Listed records:

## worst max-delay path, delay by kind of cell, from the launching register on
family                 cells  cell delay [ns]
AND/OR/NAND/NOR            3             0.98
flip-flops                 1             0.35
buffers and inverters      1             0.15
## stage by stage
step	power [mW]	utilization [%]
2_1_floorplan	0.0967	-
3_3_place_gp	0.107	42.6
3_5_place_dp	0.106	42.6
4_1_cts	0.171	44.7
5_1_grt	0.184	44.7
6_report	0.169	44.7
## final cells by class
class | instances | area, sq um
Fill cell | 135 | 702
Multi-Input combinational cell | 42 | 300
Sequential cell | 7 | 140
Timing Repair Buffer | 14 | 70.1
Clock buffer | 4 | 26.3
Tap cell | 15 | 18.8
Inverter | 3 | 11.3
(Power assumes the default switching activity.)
===== src/rtl/core/ftsq_pkg.sv =====
// shared types, widths and codes of the fixed step time quantizer
package ftsq_pkg;

  // field widths
  localparam int ELAPSED_W  = 32;
  localparam int MAXDT_W    = 32;
  localparam int PERIOD_W   = 24;
  localparam int SPEED_W    = 16;
  localparam int OFFSET_W   = 41;
  localparam int CLOCK_W    = 62;
  localparam int SUM_W      = 33;
  localparam int SIMDT_W    = 49;
  localparam int PROT_W     = 63;

  // speed factor fraction bits
  localparam int SPEED_FRAC_BITS = 8;

  // datapath sizes
  localparam int ADD_W      = 63;
  localparam int PROD_W     = SUM_W + SPEED_W;
  localparam int DIV_STEPS  = SUM_W;
  localparam int MUL_STEPS  = SPEED_W;
  localparam int CNT_W      = $clog2(DIV_STEPS);

  // configuration port
  localparam int CFG_IDX_W  = 3;
  localparam int CFG_DATA_W = 62;

  // register reset values
  localparam logic [PERIOD_W-1:0] PERIOD_RESET = PERIOD_W'(8333);
  localparam logic [SPEED_W-1:0]  SPEED_RESET  = SPEED_W'(256);

  // register indexes
  typedef enum logic [CFG_IDX_W-1:0] {
    REG_MAX_FRAME_DT      = 3'd0,
    REG_MODEL_STEP_PERIOD = 3'd1,
    REG_SPEED_FACTOR      = 3'd2,
    REG_CLOCK_OFFSET      = 3'd3,
    REG_CLOCK_START       = 3'd4
  } cfg_reg_e;

  // configuration registers as seen by the datapath
  typedef struct packed {
    logic [MAXDT_W-1:0]  max_frame_dt;
    logic [PERIOD_W-1:0] model_step_period;
    logic [SPEED_W-1:0]  speed_factor;
    logic [OFFSET_W-1:0] clock_offset;
    logic [CLOCK_W-1:0]  clock_start;
  } cfg_t;

  // sequencer states
  typedef enum logic [3:0] {
    ST_IDLE,
    ST_SUM,
    ST_ADV1,
    ST_DIV,
    ST_RDT,
    ST_ADV2,
    ST_MUL,
    ST_STEADY,
    ST_SIM,
    ST_PROT,
    ST_DONE
  } state_t;

endpackage
### src/design/srf_pkg.sv
// Shared types, sizes and codes of the square image rotate/flip block.
package srf_pkg;

  localparam int MAX_SIDE   = 64;
  localparam int PIXEL_BITS = 16;

  localparam int SIDE_W    = $clog2(MAX_SIDE);             // row / column index
  localparam int N_W       = $clog2(MAX_SIDE + 1);         // side value 1..MAX_SIDE
  localparam int DEPTH     = MAX_SIDE * MAX_SIDE;
  localparam int POS_W     = $clog2(DEPTH);                // linear position
  localparam int TOT_W     = POS_W + 1;                    // pixel count N*N
  localparam int STEP_W    = $clog2(POS_W);
  localparam int SIDE_CFG_W = 7;
  localparam int MODE_W     = 3;
  localparam int PADDR_W    = 3;
  localparam int PDATA_W    = 32;

  // register index (paddr[2])
  localparam logic REG_SIDE = 1'b0;
  localparam logic REG_MODE = 1'b1;

  localparam logic [SIDE_CFG_W-1:0] SIDE_RESET = SIDE_CFG_W'(64);

  // transform codes
  localparam logic [MODE_W-1:0] MODE_IDENT  = 3'd0;
  localparam logic [MODE_W-1:0] MODE_ROT90  = 3'd1;
  localparam logic [MODE_W-1:0] MODE_ROT180 = 3'd2;
  localparam logic [MODE_W-1:0] MODE_ROT270 = 3'd3;
  localparam logic [MODE_W-1:0] MODE_FLIPV  = 3'd4;
  localparam logic [MODE_W-1:0] MODE_FLIPH  = 3'd5;

  // request action codes
  localparam logic ACT_WRITE = 1'b0;
  localparam logic ACT_READ  = 1'b1;

  typedef struct packed {
    logic                  action;
    logic [PIXEL_BITS-1:0] pixel_in;
  } in_item_t;

  typedef struct packed {
    logic [PIXEL_BITS-1:0] pixel_out;
    logic                  last_of_image;
  } out_item_t;

  typedef struct packed {
    logic             done;
    logic [POS_W-1:0] quo;
    logic [N_W-1:0]   rem;
  } div_res_t;

  typedef enum logic [1:0] {
    DIV_IDLE = 2'b01,
    DIV_RUN  = 2'b10
  } div_state_t;

endpackage

### src/design/srf_position.sv
// Write and read position counters and the transformed source address.
module srf_position (
  input  logic                        clk,
  input  logic                        rst_n,
  input  logic [srf_pkg::N_W-1:0]     n_eff,
  input  logic [srf_pkg::MODE_W-1:0]  mode,
  input  logic                        wr_fire,
  input  logic                        rd_fire,
  input  logic                        resync_start,
  input  srf_pkg::div_res_t           div_res,
  output logic [srf_pkg::POS_W-1:0]   wr_addr,
  output logic [srf_pkg::POS_W-1:0]   rd_addr,
  output logic                        rd_last,
  output logic [srf_pkg::POS_W-1:0]   div_dividend,
  output logic [srf_pkg::TOT_W-1:0]   total
);
  import srf_pkg::*;

  logic [POS_W-1:0]   wpos_r, wpos_nxt, rpos_r, rpos_nxt;
  logic [SIDE_W-1:0]  row_r, row_nxt, col_r, col_nxt;
  logic [2*N_W-1:0]   sq;
  logic [POS_W-1:0]   wpos_use, rpos_clamp;
  logic [TOT_W-1:0]   wpos_inc, rpos_inc;
  logic [SIDE_W-1:0]  nm1, row_inv, col_inv, sr, sc;
  logic [POS_W-1:0]   sr_ext, n_ext, prod;

  assign sq    = (2*N_W)'(n_eff) * (2*N_W)'(n_eff);
  assign total = sq[TOT_W-1:0];
  assign nm1   = SIDE_W'(n_eff - N_W'(1));

  // a position left beyond the image by a smaller side restarts at zero
  assign wpos_use   = ({1'b0, wpos_r} >= total) ? '0 : wpos_r;
  assign rpos_clamp = ({1'b0, rpos_r} >= total) ? '0 : rpos_r;
  assign wpos_inc   = TOT_W'(wpos_use) + TOT_W'(1);
  assign rpos_inc   = TOT_W'(rpos_r) + TOT_W'(1);

  assign wr_addr      = wpos_use;
  assign div_dividend = rpos_clamp;
  assign rd_last      = (rpos_inc == total);

  always_comb begin
    wpos_nxt = wpos_r;
    if (wr_fire) begin
      wpos_nxt = (wpos_inc >= total) ? '0 : wpos_inc[POS_W-1:0];
    end
  end

  always_comb begin
    rpos_nxt = rpos_r;
    row_nxt  = row_r;
    col_nxt  = col_r;
    if (resync_start) begin
      rpos_nxt = rpos_clamp;
    end else if (div_res.done) begin
      row_nxt = div_res.quo[SIDE_W-1:0];
      col_nxt = div_res.rem[SIDE_W-1:0];
    end else if (rd_fire) begin
      if (rpos_inc >= total) begin
        rpos_nxt = '0;
        row_nxt  = '0;
        col_nxt  = '0;
      end else begin
        rpos_nxt = rpos_inc[POS_W-1:0];
        if (col_r == nm1) begin
          col_nxt = '0;
          row_nxt = row_r + SIDE_W'(1);
        end else begin
          col_nxt = col_r + SIDE_W'(1);
        end
      end
    end
  end

  always_ff @(posedge clk) begin
    if (!rst_n) begin
      wpos_r <= '0;
      rpos_r <= '0;
      row_r  <= '0;
      col_r  <= '0;
    end else begin
      wpos_r <= wpos_nxt;
      rpos_r <= rpos_nxt;
      row_r  <= row_nxt;
      col_r  <= col_nxt;
    end
  end

  assign row_inv = nm1 - row_r;
  assign col_inv = nm1 - col_r;

  always_comb begin
    case (mode)
      MODE_ROT90: begin
        sr = col_r;   sc = row_inv;
      end
      MODE_ROT180: begin
        sr = row_inv; sc = col_inv;
      end
      MODE_ROT270: begin
        sr = col_inv; sc = row_r;
      end
      MODE_FLIPV: begin
        sr = row_inv; sc = col_r;
      end
      MODE_FLIPH: begin
        sr = row_r;   sc = col_inv;
      end
      default: begin
        sr = row_r;   sc = col_r;
      end
    endcase
  end

  assign sr_ext  = POS_W'(sr);
  assign n_ext   = POS_W'(n_eff);
  assign prod    = sr_ext * n_ext;
  assign rd_addr = prod + POS_W'(sc);

endmodule

### config.mk
export PLATFORM = sky130hd
export DESIGN_NAME = srf_position
export DESIGN_NICKNAME = d
export VERILOG_FILES = /design/src/design/srf_pkg.sv /design/src/design/srf_position.sv
export SDC_FILE = /design/constraint.sdc
export NUM_CORES = 1
export LEC_CHECK = 0
export ABC_AREA = 0
export CAP_MARGIN = 20
export CORE_AREA = 2 2 120 122
export CTS_CLUSTER_DIAMETER = 200
export CTS_CLUSTER_SIZE = 12
export DETAILED_ROUTE_END_ITERATION = 10
export DIE_AREA = 0 0 122 124
export DONT_BUFFER_PORTS = 1
export SKIP_LAST_GASP = 1
export SLEW_MARGIN = 20
export SYNTH_ARGS = -nofsm -noshare
export SYNTH_HDL_FRONTEND = slang
export SYNTH_SLANG_ARGS = --single-unit
### constraint.sdc
create_clock -name clk -period 11.4 [get_ports clk]
set_input_delay 0.57 -clock clk [delete_from_list [all_inputs] [get_ports clk]]
set_output_delay 0.57 -clock clk [all_outputs]
set_load 0.02 [all_outputs]
==> metrics.csv <==
metric;value;unit
peakVddDrop;0.220;mV
placementRows;43;
synth_edf_count;0;
max_cap_violations;0;
grt_overflow;0;
cts_sinks;36;
gp_congestion;0.911;
netlist_instances;877;
cts_max_path_buffers;2;
path_clk_slew;60;ps
synth_ff_type;dfxtp_1;
die_x;122;um
status;finished, final reports clean;
crit_path_start_kind;input port;
layout-drive-gt1-share;3.30;%
syn_area;6830;sq um
detail-route-antenna-nets;0;
final_cell_mix;ha_1, inv_1, nand2_1;
power_frac_comb;74.7;%
ys_async_sr_fraction;0;%
worstSkewPairLatency;290;ps
avgRoutedWirePerCell;17.1;um
setup_tns;0;ps
final_util;51.4;%
antenna_found_initial;0;
place.port_buffers;0;
cts-root-buf;clkbuf_16;
vias_per_cell;5.94;
fmax;101;MHz
grt_pass1_vias;5957;
crit_buf_inv;4;
tritoncts;done;
vias;6108;
cts_resized;0;
finalMaxSlewViolations;0;
power.switching;601;uW
finalSetupViolCount;0;
synth-seq-cells;36;
critPathKind;input port to flop;
hold_path_class;input port to flop;
syn_area_per_cell;7.78;sq um
critical-path-top-delay-family;adder cells;
grt_use_total;23.9;%
ys_warn_count;0;
p_seq_share;12.1;%
crit_fanout;18;
clkPwrFrac;13.2;%
synth_fp_nets;1059;
die-area;15100;sq um
slew_headroom;33.9;%
hold_buffers;0;
start_util;49.7;%
pwr_density_cell;159;nW/um^2
grt_max_degree;28;
cp_common_cell;ha_1;
crit_required;11620;ps
drc;0;
min_period;9860;ps
cp-end-kind;flop;
cts_setup_buffers;0;
die_h;124;um
grt_pass1_wl;29200;um
coreArea;13700;sq um
final_common_cell;ha_1;
area_delta_synth_final;3.23;%
dr.pass1.iters;5;
hpwl;14200;um
seq_area_frac_synth;10.6;%
wirelength;17600;um
p_int;516;uW
final_cell_area;7050;sq um
grt_setup_unrepaired;false;
htree_levels;2;
drtIter0Drc;402;
swShare;53.8;%
slowest_delay;550;ps
cp_slowest_cell;xnor2_1;
hold_viol;0;
placed_area;6900;sq um
cts_buffers;5;
final_nets;1030;
pin_count;85;
finalCritPeriodShare;86.5;%
ys_types;77;
finalClockSkew;5.39;ps
antenna_cells;0;
tightest_slew;987;ps
power_leakage;0.00334;uW
hold_slack;400;ps
worst_ep_arrival_time;10080;ps
==> cells in the mapped netlist (7+ instances only) <==
cell type    n  share of area, %
ha_1       109                20
inv_1       94               5.2
nand2_1     78               4.3
nor2_1      56               3.1
a21oi_1     52               3.8
and2_1      43               3.9
xnor2_1     41               5.3
o21ai_0     39               2.9
fa_1        38                11
dfxtp_1     36                11
clkbuf_1    29               1.6
nand3_1     29               2.1
xor2_1      22               2.8
a21o_1      14               1.5
nor3_1      12              0.88
a22oi_1     11               1.2
and3_1      10              0.92
nor2b_1     10              0.92
o31ai_1      9              0.99
nand4_1      8              0.73
o21a_1       8              0.88
o21bai_1     8              0.88
a31oi_1      7              0.64
nand2b_1     7              0.64
o22ai_1      7              0.64
or3_1        7              0.64
==> power groups by stage <==
stage                     sequential, uW  combinational [uW]  clock, uW
after floorplan                      136                 685          0
after global placement               138                 813          0
after detailed placement             138                 836          0
after CTS                            136                 842        149
after global routing                 136                 945        156
final                                136                 835        147
==> logic make-up after synthesis <==
kind of cell	after synthesis	share of synthesized area, %
compound gates	211	20.9
xor+xnor	63	8.08
fa+ha+maj	151	31.8
buf+inv	134	7.83
flops	36	10.6
mux	5	0.752
other cells	1	0.0549
simple gates	276	20.1
==> through the flow <==
step | setup slack [ps] | instances | total power, uW
floorplan | 2100 | 877 | 821
global placement | 1540 | 1021 | 952
detailed placement | 1310 | 1021 | 975
CTS | 1600 | 1029 | 1130
global route | 940 | 1029 | 1240
finish | 1540 | 1029 | 1120
==> registers in the layout, summed over array words and instances (netlist names) <==
signal  count
wpos_r     12
row_r       6
rpos_r     12
col_r       6
==> final timing paths <==
| kind | depth (start not counted) | endpoint | slack (ps) | start |
|---|---|---|---|---|
| setup / recovery | 36 | wpos_r[10]$_SDFFE_PN0P_ | 1540 | n_eff[4] |
| hold / removal | 1 | col_r[5]$_SDFFE_PN0P_ | 400 | rst_n |
| setup reg to reg | 23 | wpos_r[10]$_SDFFE_PN0P_ | 4980 | wpos_r[0]$_SDFFE_PN0P_ |
| hold reg to reg | 2 | wpos_r[1]$_SDFFE_PN0P_ | 500 | wpos_r[1]$_SDFFE_PN0P_ |
==> metal layers <==
metal	global-route usage (%)	wire [um]	vias up
li1	-	-	3002
met1	30.5	7870	2918
met2	42.6	8660	158
met3	2.75	784	30
met4	6.68	317	0
met5	0	0	-
==> final cells by class <==
class / count / area [sq um]
multi-input combinational: 707 / 5570
fill: 1354 / 6670
clock buffer: 7 / 143
inverter: 95 / 357
sequential: 36 / 721
timing repair buffer: 3 / 22.5
tap: 180 / 225
clock inverter: 1 / 7.51
No activity file was read; power rests on OpenSTA's default activity.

Your assignment:
Search the data for the word "family" and copy each line where it appears.

Exercise output:
family                 cells  cell delay [ns]
critical-path-top-delay-family;adder cells;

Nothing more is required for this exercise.